→ Task description:
Output the records that follow, keeping every line exactly as it is.

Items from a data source
<<<<

File: config.mk
export PLATFORM = sky130hd
export DESIGN_NAME = exe2mem_skid_reg
export DESIGN_NICKNAME = d
export VERILOG_FILES = /design/src/rtl/exe2mem_skid_reg_pkg.sv /design/src/rtl/exe2mem_skid_reg_payload_reg.sv /design/src/rtl/exe2mem_skid_reg.sv
export SDC_FILE = /design/constraint.sdc
export NUM_CORES = 1
export LEC_CHECK = 0
export CORE_AREA = 4 4 137 139
export DETAILED_ROUTE_END_ITERATION = 7
export DIE_AREA = 0 0 141 143
export PLACE_DENSITY = 0.73
export SYNTH_ARGS = -nofsm -noshare
export SYNTH_HDL_FRONTEND = slang
export SYNTH_SLANG_ARGS = --single-unit
File: constraint.sdc
create_clock -name clk -period 7.48 [get_ports clk]
set_input_delay 1.87 -clock clk [delete_from_list [all_inputs] [get_ports clk]]
set_output_delay 1.87 -clock clk [all_outputs]
set_load 0.01 [all_outputs]
File: src/rtl/exe2mem_skid_reg_pkg.sv
// Shared widths, state encoding and payload sizing for the EXE->MEM elastic pipeline register.
package exe2mem_skid_reg_pkg;

    localparam int WORD_LEN          = 32;
    localparam int REG_FILE_ADDR_LEN = 5;

    typedef enum logic [1:0] {
        STATE_EMPTY = 2'd0,
        STATE_HEAD  = 2'd1,
        STATE_FULL  = 2'd2
    } state_t;

    // ALU result + store data + destination + WB_EN/MEM_R_EN/MEM_W_EN.
    function automatic int payload_width(input int word_len, input int addr_len);
        return 2 * word_len + addr_len + 3;
    endfunction

endpackage

File: src/rtl/exe2mem_skid_reg_payload_reg.sv
// Load-enabled register with asynchronous active-high reset; holds one
// instruction's payload (used for both the head and the skid entry).
module payload_reg #(
    parameter int WIDTH = 8
) (
    input  logic             clk,
    input  logic             rst,
    input  logic             load,
    input  logic [WIDTH-1:0] d,
    output logic [WIDTH-1:0] q
);

    // NOTE: sequential state uses non-blocking assignments so every register
    // samples pre-edge values, independent of block evaluation order.
    // NOTE: the data registers are reset too, so a discarded instruction
    // never lingers on the payload outputs after a reset.
    always_ff @(posedge clk or posedge rst) begin
        if (rst) begin
            q <= '0;
        end else if (load) begin
            q <= d;
        end
    end

endmodule

File: src/rtl/exe2mem_skid_reg.sv
// Elastic EXE->MEM pipeline register: 2-entry skid buffer with a registered
// in_ready, so MEM stalls never form a combinational path back into EXE.
module exe2mem_skid_reg #(
    parameter int WORD_LEN          = exe2mem_skid_reg_pkg::WORD_LEN,
    parameter int REG_FILE_ADDR_LEN = exe2mem_skid_reg_pkg::REG_FILE_ADDR_LEN
) (
    input  logic                         clk,
    input  logic                         rst,
    input  logic                         in_valid,
    output logic                         in_ready,
    input  logic [WORD_LEN-1:0]          ALU_result,
    input  logic [WORD_LEN-1:0]          ST_value,
    input  logic [REG_FILE_ADDR_LEN-1:0] dest,
    input  logic                         WB_EN,
    input  logic                         MEM_R_EN,
    input  logic                         MEM_W_EN,
    output logic                         out_valid,
    input  logic                         out_ready,
    output logic [WORD_LEN-1:0]          out_ALU_result,
    output logic [WORD_LEN-1:0]          out_ST_value,
    output logic [REG_FILE_ADDR_LEN-1:0] out_dest,
    output logic                         out_WB_EN,
    output logic                         out_MEM_R_EN,
    output logic                         out_MEM_W_EN,
    output logic [REG_FILE_ADDR_LEN-1:0] fwd_skid_dest,
    output logic                         fwd_skid_WB_EN,
    output logic [1:0]                   occupancy
);

    import exe2mem_skid_reg_pkg::*;

    localparam int PW = payload_width(WORD_LEN, REG_FILE_ADDR_LEN);

    state_t          state;
    state_t          next_state;
    logic            in_fire;
    logic            out_fire;
    logic            head_load;
    logic            skid_load;
    logic [PW-1:0]   in_payload;
    logic [PW-1:0]   head_d;
    logic [PW-1:0]   head_q;
    logic [PW-1:0]   skid_q;
    logic            head_wb_en;
    logic            head_mem_r_en;
    logic            head_mem_w_en;

    assign in_fire    = in_valid & in_ready;
    assign out_fire   = out_valid & out_ready;
    assign in_payload = {ALU_result, ST_value, dest, WB_EN, MEM_R_EN, MEM_W_EN};

    // NOTE: every output of this block is defaulted first, so no path through
    // the case statement can leave a value unassigned and infer a latch.
    always_comb begin
        next_state = state;
        head_load  = 1'b0;
        skid_load  = 1'b0;
        case (state)
            STATE_EMPTY: begin
                if (in_fire) begin
                    next_state = STATE_HEAD;
                    head_load  = 1'b1;
                end
            end
            STATE_HEAD: begin
                if (in_fire && out_fire) begin
                    head_load = 1'b1;
                end else if (in_fire) begin
                    next_state = STATE_FULL;
                    skid_load  = 1'b1;
                end else if (out_fire) begin
                    next_state = STATE_EMPTY;
                end
            end
            STATE_FULL: begin
                // in_ready is already low here, so only the drain side can move.
                if (out_fire) begin
                    next_state = STATE_HEAD;
                    head_load  = 1'b1;
                end
            end
            default: next_state = STATE_EMPTY;
        endcase
    end

    // The skid entry is always the younger one, so it refills the head on drain.
    assign head_d = (state == STATE_FULL) ? skid_q : in_payload;

    always_ff @(posedge clk or posedge rst) begin
        if (rst) begin
            state     <= STATE_EMPTY;
            in_ready  <= 1'b1;
            out_valid <= 1'b0;
        end else begin
            state     <= next_state;
            in_ready  <= (next_state != STATE_FULL);
            out_valid <= (next_state != STATE_EMPTY);
        end
    end

    payload_reg #(.WIDTH(PW)) u_head (
        .clk  (clk),
        .rst  (rst),
        .load (head_load),
        .d    (head_d),
        .q    (head_q)
    );

    payload_reg #(.WIDTH(PW)) u_skid (
        .clk  (clk),
        .rst  (rst),
        .load (skid_load),
        .d    (in_payload),
        .q    (skid_q)
    );

    assign {out_ALU_result, out_ST_value, out_dest,
            head_wb_en, head_mem_r_en, head_mem_w_en} = head_q;

    // Control bits are masked on bubbles; data simply holds its last value.
    assign out_WB_EN    = head_wb_en    & out_valid;
    assign out_MEM_R_EN = head_mem_r_en & out_valid;
    assign out_MEM_W_EN = head_mem_w_en & out_valid;

    assign fwd_skid_dest  = skid_q[3 +: REG_FILE_ADDR_LEN];
    assign fwd_skid_WB_EN = skid_q[2] & (state == STATE_FULL);

    assign occupancy = state;

endmodule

>>>>

→ Result below:
File: config.mk
export PLATFORM = sky130hd
export DESIGN_NAME = exe2mem_skid_reg
export DESIGN_NICKNAME = d
export VERILOG_FILES = /design/src/rtl/exe2mem_skid_reg_pkg.sv /design/src/rtl/exe2mem_skid_reg_payload_reg.sv /design/src/rtl/exe2mem_skid_reg.sv
export SDC_FILE = /design/constraint.sdc
export NUM_CORES = 1
export LEC_CHECK = 0
export CORE_AREA = 4 4 137 139
export DETAILED_ROUTE_END_ITERATION = 7
export DIE_AREA = 0 0 141 143
export PLACE_DENSITY = 0.73
export SYNTH_ARGS = -nofsm -noshare
export SYNTH_HDL_FRONTEND = slang
export SYNTH_SLANG_ARGS = --single-unit
File: constraint.sdc
create_clock -name clk -period 7.48 [get_ports clk]
set_input_delay 1.87 -clock clk [delete_from_list [all_inputs] [get_ports clk]]
set_output_delay 1.87 -clock clk [all_outputs]
set_load 0.01 [all_outputs]
File: src/rtl/exe2mem_skid_reg_pkg.sv
// Shared widths, state encoding and payload sizing for the EXE->MEM elastic pipeline register.
package exe2mem_skid_reg_pkg;

    localparam int WORD_LEN          = 32;
    localparam int REG_FILE_ADDR_LEN = 5;

    typedef enum logic [1:0] {
        STATE_EMPTY = 2'd0,
        STATE_HEAD  = 2'd1,
        STATE_FULL  = 2'd2
    } state_t;

    // ALU result + store data + destination + WB_EN/MEM_R_EN/MEM_W_EN.
    function automatic int payload_width(input int word_len, input int addr_len);
        return 2 * word_len + addr_len + 3;
    endfunction

endpackage

File: src/rtl/exe2mem_skid_reg_payload_reg.sv
// Load-enabled register with asynchronous active-high reset; holds one
// instruction's payload (used for both the head and the skid entry).
module payload_reg #(
    parameter int WIDTH = 8
) (
    input  logic             clk,
    input  logic             rst,
    input  logic             load,
    input  logic [WIDTH-1:0] d,
    output logic [WIDTH-1:0] q
);

    // NOTE: sequential state uses non-blocking assignments so every register
    // samples pre-edge values, independent of block evaluation order.
    // NOTE: the data registers are reset too, so a discarded instruction
    // never lingers on the payload outputs after a reset.
    always_ff @(posedge clk or posedge rst) begin
        if (rst) begin
            q <= '0;
        end else if (load) begin
            q <= d;
        end
    end

endmodule

File: src/rtl/exe2mem_skid_reg.sv
// Elastic EXE->MEM pipeline register: 2-entry skid buffer with a registered
// in_ready, so MEM stalls never form a combinational path back into EXE.
module exe2mem_skid_reg #(
    parameter int WORD_LEN          = exe2mem_skid_reg_pkg::WORD_LEN,
    parameter int REG_FILE_ADDR_LEN = exe2mem_skid_reg_pkg::REG_FILE_ADDR_LEN
) (
    input  logic                         clk,
    input  logic                         rst,
    input  logic                         in_valid,
    output logic                         in_ready,
    input  logic [WORD_LEN-1:0]          ALU_result,
    input  logic [WORD_LEN-1:0]          ST_value,
    input  logic [REG_FILE_ADDR_LEN-1:0] dest,
    input  logic                         WB_EN,
    input  logic                         MEM_R_EN,
    input  logic                         MEM_W_EN,
    output logic                         out_valid,
    input  logic                         out_ready,
    output logic [WORD_LEN-1:0]          out_ALU_result,
    output logic [WORD_LEN-1:0]          out_ST_value,
    output logic [REG_FILE_ADDR_LEN-1:0] out_dest,
    output logic                         out_WB_EN,
    output logic                         out_MEM_R_EN,
    output logic                         out_MEM_W_EN,
    output logic [REG_FILE_ADDR_LEN-1:0] fwd_skid_dest,
    output logic                         fwd_skid_WB_EN,
    output logic [1:0]                   occupancy
);

    import exe2mem_skid_reg_pkg::*;

    localparam int PW = payload_width(WORD_LEN, REG_FILE_ADDR_LEN);

    state_t          state;
    state_t          next_state;
    logic            in_fire;
    logic            out_fire;
    logic            head_load;
    logic            skid_load;
    logic [PW-1:0]   in_payload;
    logic [PW-1:0]   head_d;
    logic [PW-1:0]   head_q;
    logic [PW-1:0]   skid_q;
    logic            head_wb_en;
    logic            head_mem_r_en;
    logic            head_mem_w_en;

    assign in_fire    = in_valid & in_ready;
    assign out_fire   = out_valid & out_ready;
    assign in_payload = {ALU_result, ST_value, dest, WB_EN, MEM_R_EN, MEM_W_EN};

    // NOTE: every output of this block is defaulted first, so no path through
    // the case statement can leave a value unassigned and infer a latch.
    always_comb begin
        next_state = state;
        head_load  = 1'b0;
        skid_load  = 1'b0;
        case (state)
            STATE_EMPTY: begin
                if (in_fire) begin
                    next_state = STATE_HEAD;
                    head_load  = 1'b1;
                end
            end
            STATE_HEAD: begin
                if (in_fire && out_fire) begin
                    head_load = 1'b1;
                end else if (in_fire) begin
                    next_state = STATE_FULL;
                    skid_load  = 1'b1;
                end else if (out_fire) begin
                    next_state = STATE_EMPTY;
                end
            end
            STATE_FULL: begin
                // in_ready is already low here, so only the drain side can move.
                if (out_fire) begin
                    next_state = STATE_HEAD;
                    head_load  = 1'b1;
                end
            end
            default: next_state = STATE_EMPTY;
        endcase
    end

    // The skid entry is always the younger one, so it refills the head on drain.
    assign head_d = (state == STATE_FULL) ? skid_q : in_payload;

    always_ff @(posedge clk or posedge rst) begin
        if (rst) begin
            state     <= STATE_EMPTY;
            in_ready  <= 1'b1;
            out_valid <= 1'b0;
        end else begin
            state     <= next_state;
            in_ready  <= (next_state != STATE_FULL);
            out_valid <= (next_state != STATE_EMPTY);
        end
    end

    payload_reg #(.WIDTH(PW)) u_head (
        .clk  (clk),
        .rst  (rst),
        .load (head_load),
        .d    (head_d),
        .q    (head_q)
    );

    payload_reg #(.WIDTH(PW)) u_skid (
        .clk  (clk),
        .rst  (rst),
        .load (skid_load),
        .d    (in_payload),
        .q    (skid_q)
    );

    assign {out_ALU_result, out_ST_value, out_dest,
            head_wb_en, head_mem_r_en, head_mem_w_en} = head_q;

    // Control bits are masked on bubbles; data simply holds its last value.
    assign out_WB_EN    = head_wb_en    & out_valid;
    assign out_MEM_R_EN = head_mem_r_en & out_valid;
    assign out_MEM_W_EN = head_mem_w_en & out_valid;

    assign fwd_skid_dest  = skid_q[3 +: REG_FILE_ADDR_LEN];
    assign fwd_skid_WB_EN = skid_q[2] & (state == STATE_FULL);

    assign occupancy = state;

endmodule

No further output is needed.